Available records:
────
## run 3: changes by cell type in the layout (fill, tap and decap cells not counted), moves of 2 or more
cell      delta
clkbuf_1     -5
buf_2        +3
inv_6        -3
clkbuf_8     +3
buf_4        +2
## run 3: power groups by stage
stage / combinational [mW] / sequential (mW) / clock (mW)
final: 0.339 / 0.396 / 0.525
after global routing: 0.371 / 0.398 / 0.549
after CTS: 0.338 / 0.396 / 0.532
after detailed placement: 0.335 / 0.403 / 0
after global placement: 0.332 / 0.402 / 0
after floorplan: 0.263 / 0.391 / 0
────
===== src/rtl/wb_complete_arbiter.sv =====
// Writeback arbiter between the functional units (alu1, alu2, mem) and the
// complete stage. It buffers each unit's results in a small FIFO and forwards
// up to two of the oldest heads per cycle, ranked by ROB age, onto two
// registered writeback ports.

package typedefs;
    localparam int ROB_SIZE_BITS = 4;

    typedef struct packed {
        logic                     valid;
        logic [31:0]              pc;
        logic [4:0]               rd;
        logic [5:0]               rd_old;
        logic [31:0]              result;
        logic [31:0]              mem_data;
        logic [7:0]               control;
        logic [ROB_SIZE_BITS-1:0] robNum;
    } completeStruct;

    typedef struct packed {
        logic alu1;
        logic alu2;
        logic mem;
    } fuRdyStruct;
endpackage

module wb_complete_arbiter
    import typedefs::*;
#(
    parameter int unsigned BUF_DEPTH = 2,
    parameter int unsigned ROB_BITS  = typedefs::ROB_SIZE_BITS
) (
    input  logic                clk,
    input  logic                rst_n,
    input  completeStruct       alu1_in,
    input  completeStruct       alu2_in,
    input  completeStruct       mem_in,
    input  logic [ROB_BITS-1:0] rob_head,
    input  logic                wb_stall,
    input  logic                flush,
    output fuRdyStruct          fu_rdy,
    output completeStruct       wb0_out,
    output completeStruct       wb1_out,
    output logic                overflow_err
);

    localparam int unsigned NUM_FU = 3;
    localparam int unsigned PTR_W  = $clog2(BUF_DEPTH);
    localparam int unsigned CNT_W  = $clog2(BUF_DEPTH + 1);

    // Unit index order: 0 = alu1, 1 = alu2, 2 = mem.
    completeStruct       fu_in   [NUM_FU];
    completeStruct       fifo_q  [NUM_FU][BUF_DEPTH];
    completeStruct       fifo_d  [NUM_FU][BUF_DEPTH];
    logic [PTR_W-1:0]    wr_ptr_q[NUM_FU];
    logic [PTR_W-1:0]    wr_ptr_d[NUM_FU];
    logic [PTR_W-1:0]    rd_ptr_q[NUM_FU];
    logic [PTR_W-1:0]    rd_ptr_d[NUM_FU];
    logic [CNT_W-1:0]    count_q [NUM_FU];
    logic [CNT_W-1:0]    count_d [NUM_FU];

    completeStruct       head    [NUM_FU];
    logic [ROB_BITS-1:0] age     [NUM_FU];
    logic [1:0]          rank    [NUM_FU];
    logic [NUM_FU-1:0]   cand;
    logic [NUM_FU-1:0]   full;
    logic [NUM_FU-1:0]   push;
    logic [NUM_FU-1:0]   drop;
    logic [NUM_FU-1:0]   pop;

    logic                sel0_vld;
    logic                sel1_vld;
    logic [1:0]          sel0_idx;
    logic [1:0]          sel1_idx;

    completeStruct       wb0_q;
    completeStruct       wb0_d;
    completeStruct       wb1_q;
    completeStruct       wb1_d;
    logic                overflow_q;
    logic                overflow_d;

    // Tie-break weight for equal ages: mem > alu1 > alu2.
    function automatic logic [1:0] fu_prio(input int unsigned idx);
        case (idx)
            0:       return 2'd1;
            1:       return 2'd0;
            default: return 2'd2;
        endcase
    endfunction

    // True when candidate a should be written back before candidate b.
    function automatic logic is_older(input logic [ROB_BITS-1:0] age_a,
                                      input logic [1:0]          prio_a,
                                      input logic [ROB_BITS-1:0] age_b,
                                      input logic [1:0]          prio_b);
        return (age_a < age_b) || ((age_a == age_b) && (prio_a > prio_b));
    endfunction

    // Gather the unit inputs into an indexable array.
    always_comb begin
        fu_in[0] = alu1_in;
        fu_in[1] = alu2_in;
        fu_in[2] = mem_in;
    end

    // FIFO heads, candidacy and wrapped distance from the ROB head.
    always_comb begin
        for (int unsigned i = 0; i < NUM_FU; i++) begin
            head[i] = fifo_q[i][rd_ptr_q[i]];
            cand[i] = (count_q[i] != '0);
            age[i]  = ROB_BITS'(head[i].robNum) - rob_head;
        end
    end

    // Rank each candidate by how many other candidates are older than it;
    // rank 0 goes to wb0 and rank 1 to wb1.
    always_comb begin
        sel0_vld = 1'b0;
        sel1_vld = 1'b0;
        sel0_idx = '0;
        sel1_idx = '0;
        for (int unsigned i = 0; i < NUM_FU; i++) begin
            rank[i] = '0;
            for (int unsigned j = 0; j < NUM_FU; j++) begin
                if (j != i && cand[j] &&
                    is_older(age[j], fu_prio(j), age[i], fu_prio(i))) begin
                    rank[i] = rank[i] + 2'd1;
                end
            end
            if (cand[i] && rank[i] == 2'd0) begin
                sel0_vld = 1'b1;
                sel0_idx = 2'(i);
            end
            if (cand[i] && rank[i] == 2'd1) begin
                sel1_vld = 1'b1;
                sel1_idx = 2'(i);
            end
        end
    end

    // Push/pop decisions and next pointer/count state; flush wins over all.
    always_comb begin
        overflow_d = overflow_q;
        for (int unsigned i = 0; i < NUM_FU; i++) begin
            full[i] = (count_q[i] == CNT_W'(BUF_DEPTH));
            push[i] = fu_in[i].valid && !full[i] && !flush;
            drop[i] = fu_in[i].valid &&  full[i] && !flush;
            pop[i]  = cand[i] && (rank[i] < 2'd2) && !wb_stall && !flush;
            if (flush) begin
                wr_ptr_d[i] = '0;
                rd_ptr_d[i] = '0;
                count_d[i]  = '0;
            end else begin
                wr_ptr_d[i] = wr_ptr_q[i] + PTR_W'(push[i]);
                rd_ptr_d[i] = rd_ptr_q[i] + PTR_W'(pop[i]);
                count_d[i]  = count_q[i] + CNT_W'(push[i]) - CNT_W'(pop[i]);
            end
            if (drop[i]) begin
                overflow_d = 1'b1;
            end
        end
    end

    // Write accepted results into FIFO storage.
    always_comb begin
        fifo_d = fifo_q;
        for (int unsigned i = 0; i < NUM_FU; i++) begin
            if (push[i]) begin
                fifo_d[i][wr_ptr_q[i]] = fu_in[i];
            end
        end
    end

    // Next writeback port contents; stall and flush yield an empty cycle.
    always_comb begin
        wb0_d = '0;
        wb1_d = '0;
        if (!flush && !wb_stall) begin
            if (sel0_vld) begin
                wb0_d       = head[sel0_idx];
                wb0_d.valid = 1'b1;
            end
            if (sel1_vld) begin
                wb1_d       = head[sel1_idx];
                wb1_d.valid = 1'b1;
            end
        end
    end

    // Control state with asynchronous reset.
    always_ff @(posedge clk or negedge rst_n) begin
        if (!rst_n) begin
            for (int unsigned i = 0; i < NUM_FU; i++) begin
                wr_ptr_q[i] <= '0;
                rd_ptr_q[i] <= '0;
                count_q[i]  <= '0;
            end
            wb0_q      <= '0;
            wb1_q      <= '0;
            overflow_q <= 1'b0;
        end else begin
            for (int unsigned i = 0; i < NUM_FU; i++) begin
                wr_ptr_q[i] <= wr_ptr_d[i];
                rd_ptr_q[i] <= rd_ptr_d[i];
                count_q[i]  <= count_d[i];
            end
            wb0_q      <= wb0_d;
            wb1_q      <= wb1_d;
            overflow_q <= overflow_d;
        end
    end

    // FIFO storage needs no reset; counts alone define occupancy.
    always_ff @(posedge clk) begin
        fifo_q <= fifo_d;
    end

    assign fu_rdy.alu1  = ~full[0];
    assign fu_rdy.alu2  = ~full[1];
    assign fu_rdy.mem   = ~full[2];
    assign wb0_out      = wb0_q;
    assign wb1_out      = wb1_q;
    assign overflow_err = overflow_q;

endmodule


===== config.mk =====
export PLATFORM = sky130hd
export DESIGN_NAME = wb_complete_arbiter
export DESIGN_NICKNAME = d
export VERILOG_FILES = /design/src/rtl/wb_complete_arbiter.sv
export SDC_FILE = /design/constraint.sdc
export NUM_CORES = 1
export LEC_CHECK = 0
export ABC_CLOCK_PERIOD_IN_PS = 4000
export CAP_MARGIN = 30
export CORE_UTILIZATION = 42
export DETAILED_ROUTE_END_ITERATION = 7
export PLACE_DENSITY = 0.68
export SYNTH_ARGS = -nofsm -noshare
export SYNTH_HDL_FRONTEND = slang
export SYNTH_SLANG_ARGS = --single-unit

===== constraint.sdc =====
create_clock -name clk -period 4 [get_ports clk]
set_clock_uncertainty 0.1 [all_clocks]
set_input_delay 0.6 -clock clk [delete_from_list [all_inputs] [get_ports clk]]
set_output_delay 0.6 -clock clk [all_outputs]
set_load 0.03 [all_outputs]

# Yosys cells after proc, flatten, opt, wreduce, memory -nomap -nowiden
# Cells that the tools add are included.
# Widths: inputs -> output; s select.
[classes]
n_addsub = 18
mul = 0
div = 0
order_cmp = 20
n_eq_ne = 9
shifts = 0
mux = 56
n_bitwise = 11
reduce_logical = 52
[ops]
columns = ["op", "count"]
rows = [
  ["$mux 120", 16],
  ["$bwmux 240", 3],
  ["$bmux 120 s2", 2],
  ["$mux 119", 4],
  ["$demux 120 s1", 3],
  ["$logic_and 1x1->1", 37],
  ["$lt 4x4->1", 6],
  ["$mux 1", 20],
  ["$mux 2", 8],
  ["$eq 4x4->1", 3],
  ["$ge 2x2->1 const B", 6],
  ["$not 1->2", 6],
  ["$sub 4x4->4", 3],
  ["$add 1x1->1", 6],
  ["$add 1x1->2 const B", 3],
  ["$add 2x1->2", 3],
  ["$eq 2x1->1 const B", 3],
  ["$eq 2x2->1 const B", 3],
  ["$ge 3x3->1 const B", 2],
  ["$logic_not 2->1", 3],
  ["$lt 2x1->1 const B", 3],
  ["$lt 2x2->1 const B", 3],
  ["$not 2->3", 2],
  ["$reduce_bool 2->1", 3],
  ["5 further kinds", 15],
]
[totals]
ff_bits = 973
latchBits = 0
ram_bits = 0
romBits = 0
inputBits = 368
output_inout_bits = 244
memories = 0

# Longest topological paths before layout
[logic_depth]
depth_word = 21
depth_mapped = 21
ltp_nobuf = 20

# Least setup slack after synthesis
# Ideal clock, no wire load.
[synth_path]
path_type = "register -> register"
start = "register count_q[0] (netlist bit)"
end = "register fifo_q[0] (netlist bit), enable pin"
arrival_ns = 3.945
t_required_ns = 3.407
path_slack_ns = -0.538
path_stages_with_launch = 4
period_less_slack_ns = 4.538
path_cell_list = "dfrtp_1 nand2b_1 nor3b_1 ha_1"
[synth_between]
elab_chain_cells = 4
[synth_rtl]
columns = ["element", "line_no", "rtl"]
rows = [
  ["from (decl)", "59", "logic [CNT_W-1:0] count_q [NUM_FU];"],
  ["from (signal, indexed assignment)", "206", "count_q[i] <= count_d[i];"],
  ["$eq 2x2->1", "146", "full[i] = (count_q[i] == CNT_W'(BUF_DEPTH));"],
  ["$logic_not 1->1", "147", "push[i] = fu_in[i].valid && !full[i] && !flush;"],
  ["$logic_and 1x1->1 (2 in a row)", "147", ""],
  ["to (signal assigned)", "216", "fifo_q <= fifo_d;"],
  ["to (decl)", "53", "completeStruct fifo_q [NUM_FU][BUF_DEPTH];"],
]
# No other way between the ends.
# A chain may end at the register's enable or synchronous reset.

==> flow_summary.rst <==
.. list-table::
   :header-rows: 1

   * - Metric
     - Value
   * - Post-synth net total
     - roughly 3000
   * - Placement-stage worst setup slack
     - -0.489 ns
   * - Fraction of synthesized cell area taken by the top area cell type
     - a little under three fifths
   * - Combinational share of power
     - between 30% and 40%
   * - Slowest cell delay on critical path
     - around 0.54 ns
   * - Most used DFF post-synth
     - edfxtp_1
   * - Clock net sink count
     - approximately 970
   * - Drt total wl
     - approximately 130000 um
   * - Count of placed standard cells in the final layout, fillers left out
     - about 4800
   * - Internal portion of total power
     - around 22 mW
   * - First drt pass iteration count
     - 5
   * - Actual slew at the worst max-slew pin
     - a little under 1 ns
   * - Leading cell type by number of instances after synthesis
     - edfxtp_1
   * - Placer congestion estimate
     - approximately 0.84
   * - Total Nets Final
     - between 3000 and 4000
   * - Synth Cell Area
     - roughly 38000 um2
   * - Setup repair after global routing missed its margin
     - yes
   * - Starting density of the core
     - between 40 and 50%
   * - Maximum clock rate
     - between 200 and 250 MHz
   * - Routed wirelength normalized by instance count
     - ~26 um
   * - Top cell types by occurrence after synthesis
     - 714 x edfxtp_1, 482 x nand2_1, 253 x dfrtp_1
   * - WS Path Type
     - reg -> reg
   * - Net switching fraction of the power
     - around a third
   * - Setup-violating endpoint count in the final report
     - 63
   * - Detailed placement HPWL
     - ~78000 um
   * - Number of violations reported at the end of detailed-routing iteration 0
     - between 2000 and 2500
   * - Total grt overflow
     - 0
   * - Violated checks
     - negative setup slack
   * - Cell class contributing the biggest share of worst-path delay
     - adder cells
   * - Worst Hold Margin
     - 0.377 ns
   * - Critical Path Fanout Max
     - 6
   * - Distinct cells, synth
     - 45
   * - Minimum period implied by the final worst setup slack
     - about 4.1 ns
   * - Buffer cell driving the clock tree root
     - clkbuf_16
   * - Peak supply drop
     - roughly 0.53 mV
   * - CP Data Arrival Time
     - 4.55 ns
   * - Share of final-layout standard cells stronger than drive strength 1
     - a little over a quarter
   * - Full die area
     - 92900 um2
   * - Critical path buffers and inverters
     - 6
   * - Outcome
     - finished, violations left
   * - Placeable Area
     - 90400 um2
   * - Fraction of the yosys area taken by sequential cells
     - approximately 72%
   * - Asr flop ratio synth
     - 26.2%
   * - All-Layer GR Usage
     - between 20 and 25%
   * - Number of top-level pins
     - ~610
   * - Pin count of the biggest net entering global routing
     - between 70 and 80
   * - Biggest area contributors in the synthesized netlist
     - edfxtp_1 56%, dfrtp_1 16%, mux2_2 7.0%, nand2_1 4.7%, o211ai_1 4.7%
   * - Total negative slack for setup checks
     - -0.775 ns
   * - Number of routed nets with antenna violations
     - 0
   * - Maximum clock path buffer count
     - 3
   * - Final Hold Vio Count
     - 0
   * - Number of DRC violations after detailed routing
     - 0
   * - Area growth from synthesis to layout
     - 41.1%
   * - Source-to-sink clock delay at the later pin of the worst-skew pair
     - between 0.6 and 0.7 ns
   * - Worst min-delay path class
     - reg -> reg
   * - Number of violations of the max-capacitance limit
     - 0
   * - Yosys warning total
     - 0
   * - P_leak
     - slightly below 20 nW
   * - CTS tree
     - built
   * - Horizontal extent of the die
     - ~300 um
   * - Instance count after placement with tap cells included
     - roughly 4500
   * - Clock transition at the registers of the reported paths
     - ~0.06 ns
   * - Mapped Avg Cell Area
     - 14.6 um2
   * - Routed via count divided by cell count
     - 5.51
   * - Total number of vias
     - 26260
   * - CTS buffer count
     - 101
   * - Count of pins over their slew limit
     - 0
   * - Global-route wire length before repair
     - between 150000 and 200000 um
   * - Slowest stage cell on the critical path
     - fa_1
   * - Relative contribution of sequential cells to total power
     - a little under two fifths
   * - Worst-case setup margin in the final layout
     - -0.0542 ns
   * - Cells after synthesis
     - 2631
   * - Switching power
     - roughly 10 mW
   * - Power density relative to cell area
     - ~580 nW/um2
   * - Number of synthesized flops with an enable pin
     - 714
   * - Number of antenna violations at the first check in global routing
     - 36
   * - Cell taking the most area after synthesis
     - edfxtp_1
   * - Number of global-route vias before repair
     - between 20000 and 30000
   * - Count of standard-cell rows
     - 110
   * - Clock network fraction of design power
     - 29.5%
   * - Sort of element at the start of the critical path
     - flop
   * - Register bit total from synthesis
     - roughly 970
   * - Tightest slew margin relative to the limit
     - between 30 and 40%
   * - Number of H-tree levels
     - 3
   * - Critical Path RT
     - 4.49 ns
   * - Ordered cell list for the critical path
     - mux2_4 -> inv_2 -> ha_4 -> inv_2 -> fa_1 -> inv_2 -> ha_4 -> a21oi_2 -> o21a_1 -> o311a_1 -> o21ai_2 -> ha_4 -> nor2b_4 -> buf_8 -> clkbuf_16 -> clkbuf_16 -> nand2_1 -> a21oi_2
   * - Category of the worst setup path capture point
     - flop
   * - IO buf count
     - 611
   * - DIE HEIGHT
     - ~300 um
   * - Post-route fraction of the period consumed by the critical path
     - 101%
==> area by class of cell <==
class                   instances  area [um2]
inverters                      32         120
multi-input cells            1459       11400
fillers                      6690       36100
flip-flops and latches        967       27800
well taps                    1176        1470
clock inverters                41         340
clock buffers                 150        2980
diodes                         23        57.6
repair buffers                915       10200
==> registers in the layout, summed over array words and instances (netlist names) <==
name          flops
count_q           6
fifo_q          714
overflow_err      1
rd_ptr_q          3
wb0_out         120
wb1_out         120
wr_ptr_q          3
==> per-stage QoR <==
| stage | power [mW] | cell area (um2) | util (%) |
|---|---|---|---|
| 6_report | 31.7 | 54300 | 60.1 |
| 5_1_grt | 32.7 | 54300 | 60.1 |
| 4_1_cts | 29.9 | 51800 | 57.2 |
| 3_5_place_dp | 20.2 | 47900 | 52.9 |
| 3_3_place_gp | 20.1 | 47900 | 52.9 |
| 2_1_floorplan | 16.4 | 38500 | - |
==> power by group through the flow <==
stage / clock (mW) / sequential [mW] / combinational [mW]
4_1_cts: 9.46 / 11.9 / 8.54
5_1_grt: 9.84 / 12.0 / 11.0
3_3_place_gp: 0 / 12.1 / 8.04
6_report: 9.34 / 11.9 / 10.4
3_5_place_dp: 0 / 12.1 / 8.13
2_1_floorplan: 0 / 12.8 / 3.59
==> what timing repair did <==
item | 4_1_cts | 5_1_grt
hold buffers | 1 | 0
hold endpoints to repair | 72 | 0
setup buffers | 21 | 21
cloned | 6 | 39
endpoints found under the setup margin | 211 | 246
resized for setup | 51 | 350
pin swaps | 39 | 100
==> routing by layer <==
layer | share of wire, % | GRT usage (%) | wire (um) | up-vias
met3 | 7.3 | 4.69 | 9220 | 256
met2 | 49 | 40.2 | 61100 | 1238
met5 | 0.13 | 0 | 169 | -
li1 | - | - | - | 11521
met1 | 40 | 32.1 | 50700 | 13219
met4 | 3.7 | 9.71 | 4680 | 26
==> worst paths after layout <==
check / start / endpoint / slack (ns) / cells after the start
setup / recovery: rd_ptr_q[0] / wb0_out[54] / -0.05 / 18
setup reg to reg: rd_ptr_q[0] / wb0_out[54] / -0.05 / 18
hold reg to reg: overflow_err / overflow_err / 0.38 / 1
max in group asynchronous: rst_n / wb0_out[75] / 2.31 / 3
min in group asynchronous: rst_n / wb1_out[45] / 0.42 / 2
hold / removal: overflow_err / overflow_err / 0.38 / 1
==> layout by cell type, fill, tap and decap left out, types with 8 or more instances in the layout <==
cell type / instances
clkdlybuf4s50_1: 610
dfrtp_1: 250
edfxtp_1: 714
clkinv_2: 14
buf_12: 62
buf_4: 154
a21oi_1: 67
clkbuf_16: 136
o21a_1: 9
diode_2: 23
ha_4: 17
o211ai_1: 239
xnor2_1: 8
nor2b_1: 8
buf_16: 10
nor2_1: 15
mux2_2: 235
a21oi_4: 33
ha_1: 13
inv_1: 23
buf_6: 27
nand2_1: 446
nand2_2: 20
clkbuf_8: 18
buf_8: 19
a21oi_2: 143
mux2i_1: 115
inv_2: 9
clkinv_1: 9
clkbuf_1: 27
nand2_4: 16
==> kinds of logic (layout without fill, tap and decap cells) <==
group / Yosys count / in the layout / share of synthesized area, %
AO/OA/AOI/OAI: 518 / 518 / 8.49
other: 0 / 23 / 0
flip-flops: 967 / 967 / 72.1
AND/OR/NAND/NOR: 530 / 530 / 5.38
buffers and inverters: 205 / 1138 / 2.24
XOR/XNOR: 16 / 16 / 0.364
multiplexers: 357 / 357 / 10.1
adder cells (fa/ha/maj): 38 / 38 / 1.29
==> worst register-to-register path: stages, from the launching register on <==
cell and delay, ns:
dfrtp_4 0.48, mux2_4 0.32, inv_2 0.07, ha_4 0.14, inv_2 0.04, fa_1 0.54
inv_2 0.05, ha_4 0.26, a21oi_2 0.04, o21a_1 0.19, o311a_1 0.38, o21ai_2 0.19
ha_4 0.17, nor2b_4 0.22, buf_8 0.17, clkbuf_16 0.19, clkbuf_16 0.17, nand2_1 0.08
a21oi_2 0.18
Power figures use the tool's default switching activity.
────
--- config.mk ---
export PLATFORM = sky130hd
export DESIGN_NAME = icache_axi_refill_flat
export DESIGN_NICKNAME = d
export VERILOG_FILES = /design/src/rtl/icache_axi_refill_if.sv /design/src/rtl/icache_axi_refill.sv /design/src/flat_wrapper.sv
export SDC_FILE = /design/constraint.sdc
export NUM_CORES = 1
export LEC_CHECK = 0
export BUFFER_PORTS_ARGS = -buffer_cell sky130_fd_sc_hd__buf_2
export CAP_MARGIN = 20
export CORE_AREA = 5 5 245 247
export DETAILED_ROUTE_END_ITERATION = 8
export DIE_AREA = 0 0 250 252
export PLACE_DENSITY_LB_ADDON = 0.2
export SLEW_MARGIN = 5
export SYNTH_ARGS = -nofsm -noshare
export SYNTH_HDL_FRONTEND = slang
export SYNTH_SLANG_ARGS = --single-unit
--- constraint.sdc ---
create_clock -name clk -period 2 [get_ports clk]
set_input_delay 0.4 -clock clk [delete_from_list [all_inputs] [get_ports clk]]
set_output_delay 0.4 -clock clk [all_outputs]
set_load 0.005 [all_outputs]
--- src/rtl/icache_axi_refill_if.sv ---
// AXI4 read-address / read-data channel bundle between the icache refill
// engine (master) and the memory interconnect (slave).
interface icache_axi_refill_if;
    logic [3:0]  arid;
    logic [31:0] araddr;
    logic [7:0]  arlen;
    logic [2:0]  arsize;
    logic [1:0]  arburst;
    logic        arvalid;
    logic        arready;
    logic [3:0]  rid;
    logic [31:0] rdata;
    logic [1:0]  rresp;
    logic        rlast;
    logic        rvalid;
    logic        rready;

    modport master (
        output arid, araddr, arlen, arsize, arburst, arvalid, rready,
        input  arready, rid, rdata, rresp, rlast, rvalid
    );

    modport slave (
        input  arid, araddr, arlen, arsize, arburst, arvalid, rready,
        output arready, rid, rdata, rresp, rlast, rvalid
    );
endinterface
────
Brief: Give the exact lines, and only those, from the line containing "final: 0.339 / 0.396 / 0.525" through the line containing "after floorplan: 0.263 / 0.391 / 0" in the entries above.

Answer below:
final: 0.339 / 0.396 / 0.525
after global routing: 0.371 / 0.398 / 0.549
after CTS: 0.338 / 0.396 / 0.532
after detailed placement: 0.335 / 0.403 / 0
after global placement: 0.332 / 0.402 / 0
after floorplan: 0.263 / 0.391 / 0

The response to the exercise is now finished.